The district houses Education City's university campuses, including Carnegie Mellon University in Qatar, Texas A&M University at Qatar, and Georgetown University in Qatar. The Qatar National Library is also in the district. Other facilities affiliated with Qatar Foundation are situated in Al Shagub and the nearby north-bound districts of Gharrafat Al Rayyan and Al Gharrafa.

The Al Shaqab Equestrian Center is located towards the southern edge of the district. The equestrian center is located near Al Shaqab Fort. To the immediate south of the equestrian center is the Al Rayyan Municipal Office in the district of Old Al Rayyan.

==Historical landmarks==
Constructed in 1935, Al Shagub Well is one of Qatar's oldest extant wells. It was one of the few wells yielding good water in the area, the other main wells being located to the east in Doha. There is a wall and roof structure shielding the well, in addition to two benches nearby.

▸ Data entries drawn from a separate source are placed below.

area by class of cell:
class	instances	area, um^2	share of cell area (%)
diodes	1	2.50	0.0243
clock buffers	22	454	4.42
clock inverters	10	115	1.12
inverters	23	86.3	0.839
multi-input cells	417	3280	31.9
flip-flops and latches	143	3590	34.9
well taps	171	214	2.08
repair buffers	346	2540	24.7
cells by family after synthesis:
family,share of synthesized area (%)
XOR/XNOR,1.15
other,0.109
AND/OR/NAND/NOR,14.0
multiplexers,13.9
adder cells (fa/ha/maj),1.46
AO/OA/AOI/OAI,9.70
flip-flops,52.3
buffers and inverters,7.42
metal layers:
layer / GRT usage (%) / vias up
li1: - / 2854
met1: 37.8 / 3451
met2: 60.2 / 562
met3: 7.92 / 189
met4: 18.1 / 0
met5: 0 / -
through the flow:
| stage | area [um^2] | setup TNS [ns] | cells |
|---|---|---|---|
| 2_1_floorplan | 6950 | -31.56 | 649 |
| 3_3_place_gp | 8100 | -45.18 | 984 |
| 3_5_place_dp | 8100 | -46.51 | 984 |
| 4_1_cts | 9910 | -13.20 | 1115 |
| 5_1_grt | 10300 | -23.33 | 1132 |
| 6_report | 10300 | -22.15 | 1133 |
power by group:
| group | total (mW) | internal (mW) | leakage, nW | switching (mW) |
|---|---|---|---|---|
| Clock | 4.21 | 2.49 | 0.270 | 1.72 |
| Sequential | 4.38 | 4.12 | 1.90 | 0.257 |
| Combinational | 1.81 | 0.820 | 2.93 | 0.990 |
[src/verilog/irc_pkg.sv]
// Package for the interrupt request controller: register offsets,
// field positions, reset values and timing counts.
// Assumes a 32-bit Avalon-MM slave with word addressing by byte offset.
package irc_pkg;
  // Register byte offsets
  localparam logic [3:0] OFF_CTRL = 4'h0;   // irq_control_reg
  localparam logic [3:0] OFF_PFLAG = 4'h4;  // periph_flag_regs
  localparam logic [3:0] OFF_PEN = 4'h8;    // periph_enable_regs
  localparam logic [3:0] OFF_CFG = 4'hC;    // Polarity, analog select, core
  // Control register fields
  localparam int GLB_EN_BIT = 7;
  localparam int GRP_EN_BIT = 6;
  localparam int TMR_EN_BIT = 5;
  localparam int EXTE_BIT = 4;
  localparam int PCE_BIT = 3;
  localparam int T0F_BIT = 2;
  localparam int EXTF_BIT = 1;
  localparam int PCF_BIT = 0;
  // Config register fields
  localparam int POL_BIT = 0;
  localparam int ANA_BIT = 1;
  localparam int SLEEP_BIT = 8;
  // Reset values
  localparam logic [7:0] CTRL_RST = 8'h00;
  localparam logic [15:0] PREG_RST = 16'h0000;
  // Vector address
  localparam logic [12:0] VECTOR = 13'h0004;
  // Instruction cycle is four system clocks (Q1..Q4)
  localparam int Q_PER_CYCLE = 4;
  localparam int LAT_CYCLES = 3;
  localparam int LAT_CLKS = LAT_CYCLES * Q_PER_CYCLE;
  // Vectoring sequencer states
  typedef enum logic [1:0] {
    ST_IDLE = 2'b00,
    ST_WAIT = 2'b01,
    ST_VEC = 2'b10
  } irc_state_e;
endpackage : irc_pkg

[src/verilog/irc_top.sv]
// Interrupt request controller: flags, enables, global enable,
// fixed-vector redirection with timed latency and wake from sleep.
// Assumes the core reports return_from_isr; instruction boundaries come from the internal Q counter on q_phase.
//
// How it works
// RULE1: Each source latches into its own flag
// RULE2: Global enable gates every unmasked request
// RULE3: Each source has its own enable bit
// RULE4: Any reset clears global enable
// RULE5: Servicing clears enable, pushes, vectors 0004h
// RULE6: Flags set regardless of enables
// RULE7: In service routine events only set flags
// RULE8: Still-set enabled flag re-interrupts later
// RULE9: Clearing global enable defers, keeps pending
// RULE10: Return pops address and sets enable
// RULE11: Async pin latency three or four cycles
// RULE12: Synchronous latency exactly three cycles
// RULE13: Edge polarity chosen by select bit
// RULE14: Valid edge sets flag; enable masks
// RULE15: Software clears edge flag before reenabling
// RULE16: Edge wakes sleep if enabled before
// RULE17: Analog pin reads zero, no interrupt
// RULE18: Edge flag sampled each Q1
// RULE19: Peripheral sources need group enable
// RULE20: Pin change flag on enabled change
// RULE21: Request is gated OR of flags
// RULE22: Pin passes two-stage synchroniser first
`timescale 1ns/1ps
module irc_top #(
  parameter int NPC = 4  // Pin-change inputs
) (
  // Clock and reset
  input wire logic clk_sys,
  input wire logic rst_n,
  // Avalon-MM slave
  input wire logic [3:0] avs_address,
  input wire logic avs_read,
  input wire logic avs_write,
  input wire logic [31:0] avs_writedata,
  input wire logic [3:0] avs_byteenable,
  output logic [31:0] avs_readdata,
  output logic avs_waitrequest,
  // Event sources
  input wire logic ext_irq_pin,
  input wire logic [NPC-1:0] pin_change_in,
  input wire logic [NPC-1:0] pin_change_en,
  input wire logic timer0_evt,
  input wire logic [15:0] periph_evt,
  // Core side
  input wire logic [12:0] core_pc,
  input wire logic return_from_isr,
  input wire logic [12:0] stack_top,
  output logic vec_load,
  output logic [12:0] vec_pc,
  output logic stack_push,
  output logic [12:0] push_addr,
  output logic ctx_restore,
  output logic wake,
  output logic [1:0] q_phase
);
  // Registers
  logic [7:0] ctrl_r, ctrl_nxt;      // irq_control_reg
  logic [15:0] pflag_r, pflag_nxt;   // periph_flag_regs
  logic [15:0] pen_r, pen_nxt;       // periph_enable_regs
  logic pol_r, pol_nxt;              // edge_polarity_select
  logic ana_r, ana_nxt;              // Pin as analog input
  logic sleep_r, sleep_nxt;          // Core asleep
  logic ext_en_sleep_r, ext_en_sleep_nxt; // Enable at sleep entry
  // Synchroniser and edge history
  logic sync1_r, sync2_r, prev_r;
  logic [NPC-1:0] pc_prev_r;
  // Sequencer
  irc_pkg::irc_state_e st_r, st_nxt;
  logic [3:0] lat_r, lat_nxt;
  logic [1:0] q_r, q_nxt;
  logic pending_r, pending_nxt;      // External edge seen since last Q1
  logic [31:0] rd_nxt;
  logic ack_r, ack_nxt;
  logic vec_nxt, push_nxt, rest_nxt, wake_nxt;
  logic [12:0] pa_nxt;

  // Byte-enabled merge of an 8-bit field
  function automatic logic [7:0] merge8(input logic [7:0] old,
    input logic [7:0] d, input logic be);
    merge8 = be ? d : old;
  endfunction : merge8

  // Pin value as seen by digital logic: analog reads zero
  logic pin_dig;
  assign pin_dig = ana_r ? 1'b0 : sync2_r; // RULE17

  // Two-stage synchroniser, first stage read only by the second
  always_ff @(posedge clk_sys)
  begin
    if (!rst_n)
    begin
      sync1_r <= 1'b0;
      sync2_r <= 1'b0;
      prev_r <= 1'b0;
      pc_prev_r <= '0;
    end
    else
    begin
      sync1_r <= ext_irq_pin; // RULE22
      sync2_r <= sync1_r; // RULE22
      prev_r <= pin_dig;
      pc_prev_r <= pin_change_in;
    end
  end

  // Edge and change detection
  logic edge_hit, pc_hit, req, bus_wr, bus_rd;
  assign edge_hit = pol_r ? (pin_dig & ~prev_r) // RULE13
    : (~pin_dig & prev_r);
  assign pc_hit = |((pin_change_in ^ pc_prev_r) & pin_change_en); // RULE20
  assign bus_wr = avs_write & ~ack_r;
  assign bus_rd = avs_read & ~ack_r;

  // Gated request to the core
  assign req = ctrl_r[irc_pkg::GLB_EN_BIT] & ( // RULE2 RULE21
    (ctrl_r[irc_pkg::TMR_EN_BIT] & ctrl_r[irc_pkg::T0F_BIT]) | // RULE3
    (ctrl_r[irc_pkg::EXTE_BIT] & ctrl_r[irc_pkg::EXTF_BIT]) | // RULE14
    (ctrl_r[irc_pkg::PCE_BIT] & ctrl_r[irc_pkg::PCF_BIT]) |
    (ctrl_r[irc_pkg::GRP_EN_BIT] & |(pflag_r & pen_r))); // RULE19

  // Next-state: registers, flags, sequencer and bus answer
  always_comb
  begin
    ctrl_nxt = ctrl_r;
    pflag_nxt = pflag_r;
    pen_nxt = pen_r;
    pol_nxt = pol_r;
    ana_nxt = ana_r;
    sleep_nxt = sleep_r;
    ext_en_sleep_nxt = ext_en_sleep_r;
    st_nxt = st_r;
    lat_nxt = lat_r;
    q_nxt = q_r + 2'h1;
    pending_nxt = pending_r | edge_hit;
    rd_nxt = 32'h0;
    ack_nxt = 1'b0;
    vec_nxt = 1'b0;
    push_nxt = 1'b0;
    rest_nxt = 1'b0;
    wake_nxt = 1'b0;
    pa_nxt = push_addr;
    // Software writes first so that hardware sets win
    if (bus_wr)
    begin
      ack_nxt = 1'b1;
      if (avs_address == irc_pkg::OFF_CTRL)
        ctrl_nxt = merge8(ctrl_r, avs_writedata[7:0], avs_byteenable[0]);
      else if (avs_address == irc_pkg::OFF_PFLAG)
      begin
        pflag_nxt[7:0] = merge8(pflag_r[7:0], avs_writedata[7:0],
          avs_byteenable[0]);
        pflag_nxt[15:8] = merge8(pflag_r[15:8], avs_writedata[15:8],
          avs_byteenable[1]);
      end
      else if (avs_address == irc_pkg::OFF_PEN)
      begin
        pen_nxt[7:0] = merge8(pen_r[7:0], avs_writedata[7:0],
          avs_byteenable[0]);
        pen_nxt[15:8] = merge8(pen_r[15:8], avs_writedata[15:8],
          avs_byteenable[1]);
      end
      else if (avs_address == irc_pkg::OFF_CFG)
      begin
        if (avs_byteenable[0])
        begin
          pol_nxt = avs_writedata[irc_pkg::POL_BIT];
          ana_nxt = avs_writedata[irc_pkg::ANA_BIT];
        end
        if (avs_byteenable[1])
        begin
          sleep_nxt = avs_writedata[irc_pkg::SLEEP_BIT];
          // Remember enable state at sleep entry
          ext_en_sleep_nxt = ctrl_r[irc_pkg::EXTE_BIT]; // RULE16
        end
      end
    end
    else if (bus_rd)
    begin
      ack_nxt = 1'b1;
      if (avs_address == irc_pkg::OFF_CTRL)
        rd_nxt = {24'h0, ctrl_r};
      else if (avs_address == irc_pkg::OFF_PFLAG)
        rd_nxt = {16'h0, pflag_r};
      else if (avs_address == irc_pkg::OFF_PEN)
        rd_nxt = {16'h0, pen_r};
      else if (avs_address == irc_pkg::OFF_CFG)
        rd_nxt = {23'h0, sleep_r, 6'h0, ana_r, pol_r};
      else
        rd_nxt = 32'h0; // Unmapped reads zero
    end
    // Hardware sets, independent of the interrupt enables; the pin-change flag also needs pin_change_en
    pflag_nxt = pflag_nxt | periph_evt; // RULE1 RULE6
    if (timer0_evt)
      ctrl_nxt[irc_pkg::T0F_BIT] = 1'b1; // RULE6
    if (pc_hit)
      ctrl_nxt[irc_pkg::PCF_BIT] = 1'b1; // RULE20
    // External edge enters the flag at Q1 only
    if (q_r == 2'h0)
    begin
      if (pending_r | edge_hit)
        ctrl_nxt[irc_pkg::EXTF_BIT] = 1'b1; // RULE18 RULE14
      pending_nxt = 1'b0;
    end
    // Wake: enabled edge flag while asleep
    if (sleep_r && ctrl_r[irc_pkg::EXTF_BIT] && ext_en_sleep_r &&
        ctrl_r[irc_pkg::EXTE_BIT])
    begin
      sleep_nxt = 1'b0; // RULE16
      wake_nxt = 1'b1;
    end
    // Return from service routine
    if (return_from_isr)
    begin
      ctrl_nxt[irc_pkg::GLB_EN_BIT] = 1'b1; // RULE10
      pa_nxt = stack_top;
      rest_nxt = 1'b1;
    end
    // Vectoring sequencer
    case (st_r)
      irc_pkg::ST_IDLE:
        // Start only at Q1, so latency is whole instruction cycles
        if (req && q_r == 2'h0 && !sleep_r)
        begin
          st_nxt = irc_pkg::ST_WAIT; // RULE12 RULE11
          lat_nxt = 4'(irc_pkg::LAT_CLKS - 1);
        end
      irc_pkg::ST_WAIT:
        if (!ctrl_r[irc_pkg::GLB_EN_BIT])
          st_nxt = irc_pkg::ST_IDLE; // RULE9 RULE7 flag kept
        else if (lat_r == 4'h1)
          st_nxt = irc_pkg::ST_VEC;
        else
          lat_nxt = lat_r - 4'h1;
      irc_pkg::ST_VEC:
      begin
        ctrl_nxt[irc_pkg::GLB_EN_BIT] = 1'b0; // RULE5
        vec_nxt = 1'b1; // RULE5
        push_nxt = 1'b1;
        pa_nxt = core_pc;
        st_nxt = irc_pkg::ST_IDLE; // RULE8 re-arm while flag set
      end
      default:
        st_nxt = irc_pkg::ST_IDLE;
    endcase
  end

  // State registers
  always_ff @(posedge clk_sys)
  begin
    if (!rst_n)
    begin
      ctrl_r <= irc_pkg::CTRL_RST; // RULE4
      pflag_r <= irc_pkg::PREG_RST;
      pen_r <= irc_pkg::PREG_RST;
      pol_r <= 1'b1;
      ana_r <= 1'b0;
      sleep_r <= 1'b0;
      ext_en_sleep_r <= 1'b0;
      st_r <= irc_pkg::ST_IDLE;
      lat_r <= 4'h0;
      q_r <= 2'h0;
      pending_r <= 1'b0;
      avs_readdata <= 32'h0;
      ack_r <= 1'b0;
      vec_load <= 1'b0;
      stack_push <= 1'b0;
      push_addr <= 13'h0;
      ctx_restore <= 1'b0;
      wake <= 1'b0;
    end
    else
    begin
      ctrl_r <= ctrl_nxt;
      pflag_r <= pflag_nxt;
      pen_r <= pen_nxt;
      pol_r <= pol_nxt;
      ana_r <= ana_nxt;
      sleep_r <= sleep_nxt;
      ext_en_sleep_r <= ext_en_sleep_nxt;
      st_r <= st_nxt;
      lat_r <= lat_nxt;
      q_r <= q_nxt;
      pending_r <= pending_nxt;
      avs_readdata <= rd_nxt;
      ack_r <= ack_nxt;
      vec_load <= vec_nxt;
      stack_push <= push_nxt;
      push_addr <= pa_nxt;
      ctx_restore <= rest_nxt;
      wake <= wake_nxt;
    end
  end

  // Waitrequest is the inverse of the one-cycle ack, held high idle
  always_ff @(posedge clk_sys)
  begin
    if (!rst_n)
      avs_waitrequest <= 1'b1;
    else
      avs_waitrequest <= ~ack_nxt;
  end

  // Vector and phase outputs
  always_ff @(posedge clk_sys)
  begin
    if (!rst_n)
    begin
      vec_pc <= 13'h0;
      q_phase <= 2'h0;
    end
    else
    begin
      vec_pc <= irc_pkg::VECTOR; // RULE5
      q_phase <= q_nxt;
    end
  end
endmodule : irc_top
`src/rtl/mss_params.svh`:
```
`ifndef MSS_PARAMS_SVH
`define MSS_PARAMS_SVH

// ----------------------------------------------------------------------
// Bus geometry
// ----------------------------------------------------------------------
`define MSS_AW            12
`define MSS_DW            32
`define MSS_WW            24
`define MSS_PAD           8'h00

// ----------------------------------------------------------------------
// Register indices (byte address is four times the index)
// ----------------------------------------------------------------------
`define MSS_IDX_WORD0     8'h08
`define MSS_IDX_WORD1     8'h09
`define MSS_IDX_CTRL      8'h30

// ----------------------------------------------------------------------
// Reset values
// ----------------------------------------------------------------------
`define MSS_RESET_WORD    24'h000000
`define MSS_RESET_CTRL    1'h0
`define MSS_RESET_DATA    32'h00000000

// ----------------------------------------------------------------------
// Matrix geometry: rows and columns sampled by the polling sequencer
// ----------------------------------------------------------------------
`define MSS_ROW10         4'hA
`define MSS_ROW11         4'hB
`define MSS_ROW13         4'hD
`define MSS_ROW14         4'hE
`define MSS_ROW15         4'hF
`define MSS_COL_FIRST     4'h4
`define MSS_COL_LAST      4'h9
`define MSS_COLS          5'h06
`define MSS_ROW11_LSB     5'h06
`define MSS_ROW15_LSB     5'h06

// ----------------------------------------------------------------------
// Common-threshold field in the second word, control bit position
// ----------------------------------------------------------------------
`define MSS_COM_LSB       12
`define MSS_COM_MSB       23
`define MSS_COM_W         12
`define MSS_CTRL_FREEZE   0

`endif

```
`src/rtl/mss_pkg.sv`:
```
`default_nettype none

package mss_pkg;

    // ------------------------------------------------------------------
    // Types shared by the status bank and its storage
    // ------------------------------------------------------------------
    typedef logic [23:0] mss_word_type;      // One status word

    typedef enum logic [0:0] {
        MSS_ST_IDLE,                         // No transfer in flight
        MSS_ST_ACCESS                        // Access phase of a transfer
    } mss_apb_state_type;

endpackage

`default_nettype wire

```
`src/rtl/mss_stat_mem.sv`:
```
`timescale 1ns/1ps
`default_nettype none
`include "mss_params.svh"

module mss_stat_mem (
    input  wire logic                 pclk,
    input  wire logic                 presetn,
    input  wire mss_pkg::mss_word_type wr_mask0,
    input  wire mss_pkg::mss_word_type wr_mask1,
    input  wire mss_pkg::mss_word_type wr_data0,
    input  wire mss_pkg::mss_word_type wr_data1,
    input  wire logic                 rd_en,
    input  wire logic                 rd_sel,
    output mss_pkg::mss_word_type     rd_data_q,
    output mss_pkg::mss_word_type     word0_q,
    output mss_pkg::mss_word_type     word1_q
);

    // ------------------------------------------------------------------
    // Storage: each bit is replaced only where its mask is set
    // ------------------------------------------------------------------
    // First word, bits outside the mask hold their last value
    always_ff @(posedge pclk or negedge presetn) begin
        if (!presetn) begin
            word0_q <= `MSS_RESET_WORD;
        end else begin
            word0_q <= (word0_q & ~wr_mask0) | (wr_data0 & wr_mask0);
        end
    end

    // Second word, same merge
    always_ff @(posedge pclk or negedge presetn) begin
        if (!presetn) begin
            word1_q <= `MSS_RESET_WORD;
        end else begin
            word1_q <= (word1_q & ~wr_mask1) | (wr_data1 & wr_mask1);
        end
    end

    // ------------------------------------------------------------------
    // Registered read port
    // ------------------------------------------------------------------
    // Captured at the setup edge, so it reflects the word before any
    // update landing in that same cycle
    always_ff @(posedge pclk or negedge presetn) begin
        if (!presetn) begin
            rd_data_q <= `MSS_RESET_WORD;
        end else if (rd_en) begin
            rd_data_q <= rd_sel ? word1_q : word0_q;
        end
    end

endmodule

`default_nettype wire

```
`src/rtl/mss_status_regs.sv`:
```
// Notes on behaviour
// word0 bits 11:6 row 11, columns 9..4
// word0 bits 5:0 row 10, columns 9..4
// result bit 1 above, 0 below threshold
// word1 at index 9, read-only, resets zero
// word1 bits 23:12 common flags inputs 11..0
// word1 bits 11:6 row 15, 5:0 row 14
// rows 14, 15 filled by matrix polling
// word0 at index 8, read-only, rows 10-13
// status bits hold between polling updates
`timescale 1ns/1ps
`default_nettype none
`include "mss_params.svh"

module mss_status_regs (
    input  wire logic                    pclk,
    input  wire logic                    presetn,
    // APB slave
    input  wire logic                    psel,
    input  wire logic                    penable,
    input  wire logic                    pwrite,
    input  wire logic [`MSS_AW-1:0]      paddr,
    input  wire logic [`MSS_DW-1:0]      pwdata,
    output logic      [`MSS_DW-1:0]      prdata,
    output logic                         pready,
    output logic                         pslverr,
    // Matrix polling results, one sample per strobe
    input  wire logic                    matrix_valid,
    input  wire logic [3:0]              matrix_row,
    input  wire logic [3:0]              matrix_col,
    input  wire logic                    matrix_above,
    // Common-threshold comparison, all twelve inputs per strobe
    input  wire logic                    common_valid,
    input  wire logic [`MSS_COM_W-1:0]   common_flags
);

    // ------------------------------------------------------------------
    // Helper functions
    // ------------------------------------------------------------------
    // Byte address of a register index
    function automatic logic [`MSS_AW-1:0] mss_addr(input logic [7:0] idx);
        return {2'h0, idx, 2'h0};
    endfunction

    // True when row and column name a documented result bit
    function automatic logic mss_cell_ok(input logic [3:0] row,
                                         input logic [3:0] col);
        return (row >= `MSS_ROW10) && (row <= `MSS_ROW15) &&
               (col >= `MSS_COL_FIRST) && (col <= `MSS_COL_LAST);
    endfunction

    // Bit position of a cell inside its word: six columns per row,
    // column 4 in the low bit of each group
    function automatic logic [4:0] mss_bit_index(input logic [3:0] row,
                                                 input logic [3:0] col);
        logic [3:0] grp;
        logic [3:0] cof;
        grp = (row >= `MSS_ROW14) ? (row - `MSS_ROW14) : (row - `MSS_ROW10);
        cof = col - `MSS_COL_FIRST;
        return 5'({3'h0, grp[1:0]}) * `MSS_COLS + {1'b0, cof};
    endfunction

    // ------------------------------------------------------------------
    // Declarations
    // ------------------------------------------------------------------
    mss_pkg::mss_apb_state_type state_q;     // Transfer phase
    logic                  ctrl_freeze_q;    // Software hold of updates
    logic                  err_q;            // Error answer of this transfer
    logic                  stat_sel_q;       // Read served by storage
    logic [`MSS_DW-1:0]    prdata_q;         // Control read data
    logic                  setup;            // Setup cycle seen
    logic                  access;           // Access phase completes
    logic                  hit_w0;           // Address of first word
    logic                  hit_w1;           // Address of second word
    logic                  hit_ctrl;         // Address of control
    logic                  cell_ok;          // Sample names a real bit
    logic                  cell_hi;          // Sample goes to second word
    logic [4:0]            cell_idx;         // Bit position of sample
    mss_pkg::mss_word_type mask0;            // Update mask, first word
    mss_pkg::mss_word_type mask1;            // Update mask, second word
    mss_pkg::mss_word_type data0;            // Update data, first word
    mss_pkg::mss_word_type data1;            // Update data, second word
    mss_pkg::mss_word_type rd_word;          // Registered storage read
    mss_pkg::mss_word_type word0;            // Live first word
    mss_pkg::mss_word_type word1;            // Live second word

    // ------------------------------------------------------------------
    // Address decode and phase strobes
    // ------------------------------------------------------------------
    assign setup    = psel && !penable;
    // A stray access with no setup before it is never answered
    assign access   = psel && penable && (state_q == mss_pkg::MSS_ST_ACCESS);
    assign hit_w0   = (paddr == mss_addr(`MSS_IDX_WORD0));
    assign hit_w1   = (paddr == mss_addr(`MSS_IDX_WORD1));
    assign hit_ctrl = (paddr == mss_addr(`MSS_IDX_CTRL));

    // Zero wait states: the access phase always completes at once
    assign pready  = access;
    assign pslverr = access && err_q;
    // Status reads come from storage, control reads from prdata_q
    assign prdata  = stat_sel_q ? {`MSS_PAD, rd_word} : prdata_q;

    // ------------------------------------------------------------------
    // Transfer phase tracking
    // ------------------------------------------------------------------
    // Follows the master; a setup right after an access is legal
    always_ff @(posedge pclk or negedge presetn) begin
        if (!presetn) begin
            state_q <= mss_pkg::MSS_ST_IDLE;
        end else begin
            unique case (state_q)
                mss_pkg::MSS_ST_IDLE: begin
                    if (setup) begin
                        state_q <= mss_pkg::MSS_ST_ACCESS;
                    end
                end
                mss_pkg::MSS_ST_ACCESS: begin
                    // Back-to-back setup keeps us in step
                    if (!setup) begin
                        state_q <= mss_pkg::MSS_ST_IDLE;
                    end
                end
            endcase
        end
    end

    // ------------------------------------------------------------------
    // Answer prepared during the setup cycle
    // ------------------------------------------------------------------
    // Writes to the status words are refused, as are unmapped offsets
    always_ff @(posedge pclk or negedge presetn) begin
        if (!presetn) begin
            err_q      <= 1'b0;
            stat_sel_q <= 1'b0;
            prdata_q   <= `MSS_RESET_DATA;
        end else if (setup) begin
            // Status words are read-only
            err_q      <= !(hit_w0 || hit_w1 || hit_ctrl) ||
                          (pwrite && (hit_w0 || hit_w1));
            stat_sel_q <= !pwrite && (hit_w0 || hit_w1);
            // Unmapped and write cycles read as zero
            if (!pwrite && hit_ctrl) begin
                prdata_q <= {31'h00000000, ctrl_freeze_q};
            end else begin
                prdata_q <= `MSS_RESET_DATA;
            end
        end
    end

    // ------------------------------------------------------------------
    // Control register
    // ------------------------------------------------------------------
    // Freeze lets software read both words as one coherent snapshot;
    // the trade-off is that samples arriving while frozen are dropped
    always_ff @(posedge pclk or negedge presetn) begin
        if (!presetn) begin
            ctrl_freeze_q <= `MSS_RESET_CTRL;
        end else if (access && pwrite && hit_ctrl) begin
            ctrl_freeze_q <= pwdata[`MSS_CTRL_FREEZE];
        end
    end

    // ------------------------------------------------------------------
    // Update masks from the polling and comparator results
    // ------------------------------------------------------------------
    assign cell_ok  = matrix_valid && !ctrl_freeze_q &&
                      mss_cell_ok(matrix_row, matrix_col);
    assign cell_hi  = (matrix_row >= `MSS_ROW14);
    assign cell_idx = mss_bit_index(matrix_row, matrix_col);

    // Exactly the addressed bits change, everything else holds
    always_comb begin
        mask0 = `MSS_RESET_WORD;
        mask1 = `MSS_RESET_WORD;
        data0 = `MSS_RESET_WORD;
        data1 = `MSS_RESET_WORD;
        // Matrix cell: 1 above threshold, 0 below
        if (cell_ok && !cell_hi) begin
            mask0[cell_idx] = 1'b1;
            data0[cell_idx] = matrix_above;
        end
        if (cell_ok && cell_hi) begin
            mask1[cell_idx] = 1'b1;
            data1[cell_idx] = matrix_above;
        end
        // Common flags: 1 at or above the common threshold
        if (common_valid && !ctrl_freeze_q) begin
            mask1[`MSS_COM_MSB:`MSS_COM_LSB] = {`MSS_COM_W{1'b1}};
            data1[`MSS_COM_MSB:`MSS_COM_LSB] = common_flags;
        end
    end

    // ------------------------------------------------------------------
    // Status storage
    // ------------------------------------------------------------------
    // Bits without a strobe keep their last value between polls
    mss_stat_mem u_mem (
        .pclk      (pclk),
        .presetn   (presetn),
        .wr_mask0  (mask0),
        .wr_mask1  (mask1),
        .wr_data0  (data0),
        .wr_data1  (data1),
        .rd_en     (setup && !pwrite),
        .rd_sel    (hit_w1),
        .rd_data_q (rd_word),
        .word0_q   (word0),
        .word1_q   (word1)
    );
endmodule

`default_nettype wire

```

Another structure dating to 1935 is the Al Shagab Swimming Pool, which was built as part of a house in an area devoid of people at the time. During this period in Qatar, pools were exceedingly rare. The pool occupies a rectangular space of 8 m by 6 m. Two other pools are also attached to the residence.

==Transport==
The underground Al Shaqab station currently serves the Green Line of the Doha Metro. It is located on Huwar Street in Old Al Rayyan, near its border with Al Shagub. The station was opened to the public on 10 December, 2019 along with the other Green Line stations.